Alanis Morissette in concert - livepict.com After making a bunch of pop-friendly songs that ended up with her being dropped, Alanis Morissette was pushed to create something with a little more bite.
Alanis Morissette was so impressive with her debut pop album that she was simply known as "Alanis", as per the album name. But, as she too soon found out, such success without much of a foundation of character or connecting with the 90's Generation X had her flailing with her second album, Now Is The Time. North America had had enough of that genre and were moving towards the grunge movement heralded by the likes of Nirvana and Alice in Chains because although loved by kids, pop music was derided by the teenagers and young adults of that decade. It was time for something new, and perhaps a lot harder than the norm.
Morissette hit back by writing with one Glen Bollard and through the label Maverick Records, released Jagged Little Pill in 1995, her first truly international release. The first single, 'You Oughta Know', was shortly picked up by influential radio stations, then eventually went onto MTV's video playlist. This song is one of a jilted lover's perspective of what happens after a break up, involves a catchy riff throughout and scathing, sexually-explicit lyrics that captured the outright rage of a woman scorned. It was hard, it was real, it sang about how life is messy and didn't care who heard it, delving into young adult angst and drawing it out of their messy bedroom screaming.
The album was hugely successful just on the basis of that one song, but the opening track to the album, 'All I Really Want' is a little more cleverer and less provoking.

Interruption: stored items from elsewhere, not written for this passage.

**config.mk**
```make
export PLATFORM = sky130hd
export DESIGN_NAME = button_led_ctrl_flat
export DESIGN_NICKNAME = d
export VERILOG_FILES = /design/src/rtl/btn_led_pkg.sv /design/src/rtl/button_led_ctrl_if.sv /design/src/rtl/debounce_sync.sv /design/src/rtl/button_led_ctrl.sv /design/src/flat_wrapper.sv
export SDC_FILE = /design/constraint.sdc
export NUM_CORES = 1
export LEC_CHECK = 0
export BUFFER_PORTS_ARGS = -buffer_cell sky130_fd_sc_hd__buf_2
export CAP_MARGIN = 15
export CORE_ASPECT_RATIO = 1.5
export CORE_UTILIZATION = 45
export DETAILED_ROUTE_END_ITERATION = 7
export GPL_ROUTABILITY_DRIVEN = 0
export GPL_TIMING_DRIVEN = 0
export HOLD_SLACK_MARGIN = 0.12
export SYNTH_ARGS = -nofsm -noshare
export SYNTH_HDL_FRONTEND = slang
export SYNTH_SLANG_ARGS = --single-unit
export TNS_END_PERCENT = 50
```
**constraint.sdc**
```tcl
create_clock -name Clk -period 3.1 [get_ports Clk]
set_input_delay 0.62 -clock Clk [delete_from_list [all_inputs] [get_ports Clk]]
set_output_delay 0.62 -clock Clk [all_outputs]
set_load 0.01 [all_outputs]
```
**src/rtl/btn_led_pkg.sv**
```systemverilog
// Shared definitions for the button/switch LED controller: FSM encodings,
// Grant bit positions and counter sizing.
package btn_led_pkg;

  typedef logic [1:0] state_t;

  localparam state_t StIdle = 2'b00;
  localparam state_t StBtn  = 2'b01;
  localparam state_t StSw   = 2'b10;

  localparam int unsigned GrantBtnIdx = 0;
  localparam int unsigned GrantSwIdx  = 1;

  // Wide enough for the largest DEBOUNCE_CYCLES / BLINK_HALF (65535).
  localparam int unsigned CntWidth = 16;

  function automatic logic [1:0] grant_of(state_t st);
    logic [1:0] g;
    g = 2'b00;
    if (st == StBtn) g[GrantBtnIdx] = 1'b1;
    if (st == StSw)  g[GrantSwIdx]  = 1'b1;
    return g;
  endfunction

endpackage

```
**src/rtl/button_led_ctrl_if.sv**
```systemverilog
// Pin bundle between the controller and its board-level environment.
interface button_led_ctrl_if;

  logic       Button;
  logic       Switch;
  logic       LED_B;
  logic       LED_S;
  logic [1:0] Grant;
  logic [7:0] Press_Count;

  modport master (
    output Button, Switch,
    input  LED_B, LED_S, Grant, Press_Count
  );

  modport slave (
    input  Button, Switch,
    output LED_B, LED_S, Grant, Press_Count
  );

endinterface

```
**src/rtl/debounce_sync.sv**
```systemverilog
// Two-flop synchronizer followed by a stability-count debouncer for one raw input.
module debounce_sync
  import btn_led_pkg::*;
#(
  parameter int unsigned DEBOUNCE_CYCLES = 16
) (
  input  logic clk_i,
  input  logic rst_ni,
  input  logic din_i,
  output logic db_o
);

  localparam logic [CntWidth-1:0] CntMax = CntWidth'(DEBOUNCE_CYCLES - 1);

  logic                sync1_q;
  logic                sync2_q;
  logic                db_q;
  logic                db_d;
  logic [CntWidth-1:0] cnt_q;
  logic [CntWidth-1:0] cnt_d;

  // Counter only survives consecutive disagreeing cycles; any agreement clears it.
  always_comb begin
    db_d  = db_q;
    cnt_d = '0;
    if (sync2_q != db_q) begin
      if (cnt_q == CntMax) begin
        db_d = ~db_q;
      end else begin
        cnt_d = cnt_q + CntWidth'(1);
      end
    end
  end

  always_ff @(posedge clk_i or negedge rst_ni) begin
    if (!rst_ni) begin
      sync1_q <= 1'b0;
      sync2_q <= 1'b0;
      db_q    <= 1'b0;
      cnt_q   <= '0;
    end else begin
      sync1_q <= din_i;
      sync2_q <= sync1_q;
      db_q    <= db_d;
      cnt_q   <= cnt_d;
    end
  end

  assign db_o = db_q;

endmodule

```
**src/rtl/button_led_ctrl.sv**
```systemverilog
// Arbitrates two debounced inputs onto LED indicators: Button preempts Switch,
// Switch ownership blinks LED_S, and accepted Button presses are counted.
module button_led_ctrl
  import btn_led_pkg::*;
#(
  parameter int unsigned DEBOUNCE_CYCLES = 16,
  parameter int unsigned BLINK_HALF      = 8
) (
  input logic                Clk,
  input logic                Rst_n,
  button_led_ctrl_if.slave   bus
);

  localparam logic [CntWidth-1:0] BlinkMax = CntWidth'(BLINK_HALF - 1);

  logic                btn_db;
  logic                sw_db;
  logic                btn_db_prev_q;
  state_t              state_q;
  state_t              state_d;
  logic                led_b_q;
  logic                led_s_q;
  logic                led_s_d;
  logic [1:0]          grant_q;
  logic [7:0]          press_cnt_q;
  logic [7:0]          press_cnt_d;
  logic [CntWidth-1:0] blink_q;
  logic [CntWidth-1:0] blink_d;

  debounce_sync #(
    .DEBOUNCE_CYCLES(DEBOUNCE_CYCLES)
  ) u_btn_db (
    .clk_i (Clk),
    .rst_ni(Rst_n),
    .din_i (bus.Button),
    .db_o  (btn_db)
  );

  debounce_sync #(
    .DEBOUNCE_CYCLES(DEBOUNCE_CYCLES)
  ) u_sw_db (
    .clk_i (Clk),
    .rst_ni(Rst_n),
    .din_i (bus.Switch),
    .db_o  (sw_db)
  );

  always_comb begin
    state_d = state_q;
    case (state_q)
      StIdle: begin
        if (btn_db)     state_d = StBtn;
        else if (sw_db) state_d = StSw;
      end
      StBtn: begin
        if (!btn_db) state_d = sw_db ? StSw : StIdle;
      end
      StSw: begin
        if (btn_db)      state_d = StBtn;
        else if (!sw_db) state_d = StIdle;
      end
      default: state_d = StIdle;
    endcase
  end

  // Blink phase restarts at 1 on every entry into StSw; LED_S is dark elsewhere.
  always_comb begin
    led_s_d = 1'b0;
    blink_d = '0;
    if (state_d == StSw) begin
      if (state_q != StSw) begin
        led_s_d = 1'b1;
      end else if (blink_q == BlinkMax) begin
        led_s_d = ~led_s_q;
      end else begin
        led_s_d = led_s_q;
        blink_d = blink_q + CntWidth'(1);
      end
    end
  end

  always_comb begin
    press_cnt_d = press_cnt_q;
    if (btn_db && !btn_db_prev_q) press_cnt_d = press_cnt_q + 8'd1;
  end

  always_ff @(posedge Clk or negedge Rst_n) begin
    if (!Rst_n) begin
      state_q       <= StIdle;
      led_b_q       <= 1'b0;
      led_s_q       <= 1'b0;
      grant_q       <= 2'b00;
      blink_q       <= '0;
      press_cnt_q   <= 8'd0;
      btn_db_prev_q <= 1'b0;
    end else begin
      state_q       <= state_d;
      led_b_q       <= (state_d == StBtn);
      led_s_q       <= led_s_d;
      grant_q       <= grant_of(state_d);
      blink_q       <= blink_d;
      press_cnt_q   <= press_cnt_d;
      btn_db_prev_q <= btn_db;
    end
  end

  assign bus.LED_B       = led_b_q;
  assign bus.LED_S       = led_s_q;
  assign bus.Grant       = grant_q;
  assign bus.Press_Count = press_cnt_q;

  a_grant_onehot0: assert property (@(posedge Clk) disable iff (!Rst_n) $onehot0(grant_q));
  a_leds_exclusive: assert property (@(posedge Clk) disable iff (!Rst_n) !(led_b_q && led_s_q));
  a_state_legal: assert property (@(posedge Clk) disable iff (!Rst_n) state_q != 2'b11);

endmodule
```
**src/flat_wrapper.sv**
```systemverilog
// flat-port wrapper written by rule: the top's interface ports become plain ports
module button_led_ctrl_flat import btn_led_pkg::*;
#(
  parameter int unsigned DEBOUNCE_CYCLES = 16,
  parameter int unsigned BLINK_HALF      = 8
)
  (Clk, Rst_n, bus_Button, bus_Switch, bus_LED_B, bus_LED_S, bus_Grant, bus_Press_Count);
  button_led_ctrl_if bus_i ();
  input logic Clk;
  input logic Rst_n;
  input wire logic [$bits(bus_i.Button)-1:0] bus_Button;
  input wire logic [$bits(bus_i.Switch)-1:0] bus_Switch;
  output wire logic [$bits(bus_i.LED_B)-1:0] bus_LED_B;
  output wire logic [$bits(bus_i.LED_S)-1:0] bus_LED_S;
  output wire logic [$bits(bus_i.Grant)-1:0] bus_Grant;
  output wire logic [$bits(bus_i.Press_Count)-1:0] bus_Press_Count;
  assign bus_i.Button = bus_Button;
  assign bus_i.Switch = bus_Switch;
  assign bus_LED_B = bus_i.LED_B;
  assign bus_LED_S = bus_i.LED_S;
  assign bus_Grant = bus_i.Grant;
  assign bus_Press_Count = bus_i.Press_Count;
  button_led_ctrl #(.DEBOUNCE_CYCLES(DEBOUNCE_CYCLES), .BLINK_HALF(BLINK_HALF)) u_core (.Clk(Clk), .Rst_n(Rst_n), .bus(bus_i));
endmodule
```
==> flow_summary_export.csv, run 1 <==
group,metric,value,unit
die,core,6530,um^2
die,dieHeight,103,um
cells_and_area,nNetsFinal,323,
synth,syn-cell-area,3050,um^2
synth,synth_top_cell_by_area,"dfrtp_1",
synth,synth-async-reset-ratio,100,%
global_routing,overflow,0,
global_routing,grt_max_degree,69,
timing,final.setup.worst_slack,1.11,ns
synth,synth_top_flop_cell,"dfrtp_1",
synth,synth_top_area_share,55.8,%
clock_tree,cts_made_buffers,9,
synth,synth_cells,289,
run_status,status,"complete, no violations",
hold_path,hold_path_class,"reg2reg",
setup_path,crit_arrival,2.19,ns
die,die_w,69.2,um
setup_path,cp_data_required_time,3.30,ns
global_routing,grt_pass1_vias,2070,
clock_tree,root_buffer,"clkbuf_8",
cells_and_area,syn_to_final_growth,13.0,%
timing,drv_slew,0,
clock_tree,cts_buffer_depth,2,
timing,finalSetupViolCount,0,
timing,finClkSkew,0.00872,ns
timing,layout_min_cycle_time,1.99,ns
die,io_pins,16,
synth,ys_seq_area_share,55.8,%
synth,ys_top_cells_by_area,"dfrtp_1 (56%), xnor2_1 (11%), nor2_1 (6.4%), nor4_1 (3.7%), xor2_1 (3.2%)",
synth,syn_nets,297,
synth,synthMostInstantiatedCell,"dfrtp_1",
placement,hpwl,3680,um
cells_and_area,num-fill-cells,575,
clock_tree,postCtsSetupBuffers,0,
setup_path,start_kind,"flip-flop",
synth,ys_warn_count,0,
pwr,ir_drop,0.251,mV
timing,hold_slack,0.350,ns
synth,synth_commonest_cells,"dfrtp_1 (68), nor2_1 (52), xnor2_1 (40), nor4_1 (18), nand3_1 (17)",
setup_path,rrSetupSlack,1.11,ns
timing,worst_pin_slew,0.826,ns
clock_tree,htreeDepth,3,
cells_and_area,final_util,52.8,%
global_routing,grt_pass1_wl,9450,um
die,initial_core_util,46.7,%
clock_tree,insertion_delay,0.34,ns
placement,pre_cts_ws,1.12,ns
cells_and_area,drive_above_1_share,11.3,%
global_routing,grtUsageTotal,17.0,%
timing,rsz0062_at_grt,"no",
setup_path,cp_max_fo,10,
synth,synth_area_per_cell,10.6,um^2
drt,ant_nets,0,
clock_tree,clkSlewWorstSetupHoldPaths,0.07,ns
synth,ys_ff_latch,68,
drt,dr.first_iter.drc_count,112,
drt,num_vias,2120,
pwr,p_leak,0.00146,uW
drt,vias_per_cell,5.35,
timing,finalCritPeriodShare,64.2,%
global_routing,antenna_found_initial,0,
cells_and_area,antennaDiodeCount,0,
clock_tree,cts.repair.resized,0,
setup_path,critPathCaptureType,"flip-flop",
pwr,powerDensity,507,nW/um^2
die,die_area,7120,um^2
drt,wl_per_cell,13.4,um
placement,port_buffers,15,
clock_tree,cts.sinks,68,
timing,slew_headroom,44.9,%
job,maxCapViolCount,0,
timing,fin_tns_setup,0,ns
setup_path,critPathKind,"reg2reg",
drt,first_pass_iters,4,
timing,fmax,502,MHz
cells_and_area,multiInputGateArea,1300,um^2
timing,hold_viol,0,
drt,wl,5310,um
cells_and_area,register_area,1700,um^2
synth,synth.distinct_cells,27,
clock_tree,cts_tree,"done",
die,rows,36,
clock_tree,cts_hold_buf,0,
synth,synth_edf_count,0,
drt,remaining_drc_errors,0,
path summary, 6_finish.rpt:
kind | from | endpoint | depth (start not counted)
max | u_core.blink_q[10]$_DFF_PN0_ | u_core.blink_q[14]$_DFF_PN0_ | 5
min | u_core.u_sw_db.sync1_q$_DFF_PN0_ | u_core.u_sw_db.sync2_q$_DFF_PN0_ | 0
max reg2reg | u_core.blink_q[10]$_DFF_PN0_ | u_core.blink_q[14]$_DFF_PN0_ | 5
min reg2reg | u_core.u_sw_db.sync1_q$_DFF_PN0_ | u_core.u_sw_db.sync2_q$_DFF_PN0_ | 0
max in group asynchronous | Rst_n | u_core.u_sw_db.cnt_q[5]$_DFF_PN0_ | 1
min in group asynchronous | Rst_n | u_core.u_btn_db.cnt_q[13]$_DFF_PN0_ | 1
registers in the layout, summed over array words and instances (netlist names):
| register | count |
|---|---|
| u_core.u_btn_db.cnt_q | 16 |
| u_core.blink_q | 16 |
| u_core.bus.Press_Count | 8 |
| u_core.u_sw_db.sync1_q | 1 |
| u_core.state_q | 2 |
| u_core.bus.Grant | 2 |
| u_core.u_sw_db.cnt_q | 16 |
| u_core.btn_db_prev_q | 1 |
| u_core.u_btn_db.db_o | 1 |
| u_core.u_sw_db.sync2_q | 1 |
| u_core.bus.LED_S | 1 |
| u_core.u_btn_db.sync2_q | 1 |
| u_core.u_sw_db.db_o | 1 |
| u_core.u_btn_db.sync1_q | 1 |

It brings the listener in, letting them hear the style of song, the lyrics, the wordplay, the on-the-brink sound of singing and the trademark exasperated sounding "ahh" at the end of a sentence. It told them that this was a female singer that wasn't in the same mold as others out there, before it beats them around the head with 'You Oughta Know'.
'Perfect' is the sound of parents that push their children too far, making them go beyond expectations, trying to make them into something more. It talks about the resentment of the young and lingering memories of what had happened in order to get them "somewhere", and the distance between some parents to their children. The '90s were full of so-called supermoms who put their children through enough trials and tribulations while still holding a full-time job and if music could kill, these parents' heads would be on a platter. Along with 'You Learn', 'Hand in My Pocket' is much lighter in tone and gives the listener a break from all the anger and is a good whimsical look at life in general, so it's no wonder the latter is still popular on today's radio.
Building on 'You Oughta Know', 'Right Through You' can be taken in a couple of different ways, such as with a relationship that's just on the dating stage, or in a business element where the proposing element is a woman. Either way, it's another sarcastic piece on perception. 'Forgiven' has elements of Morissette's upbringing by Catholic parents, and gives her view that everyone had their own reasons to be there, and rallies against the strict teachings of Catholics.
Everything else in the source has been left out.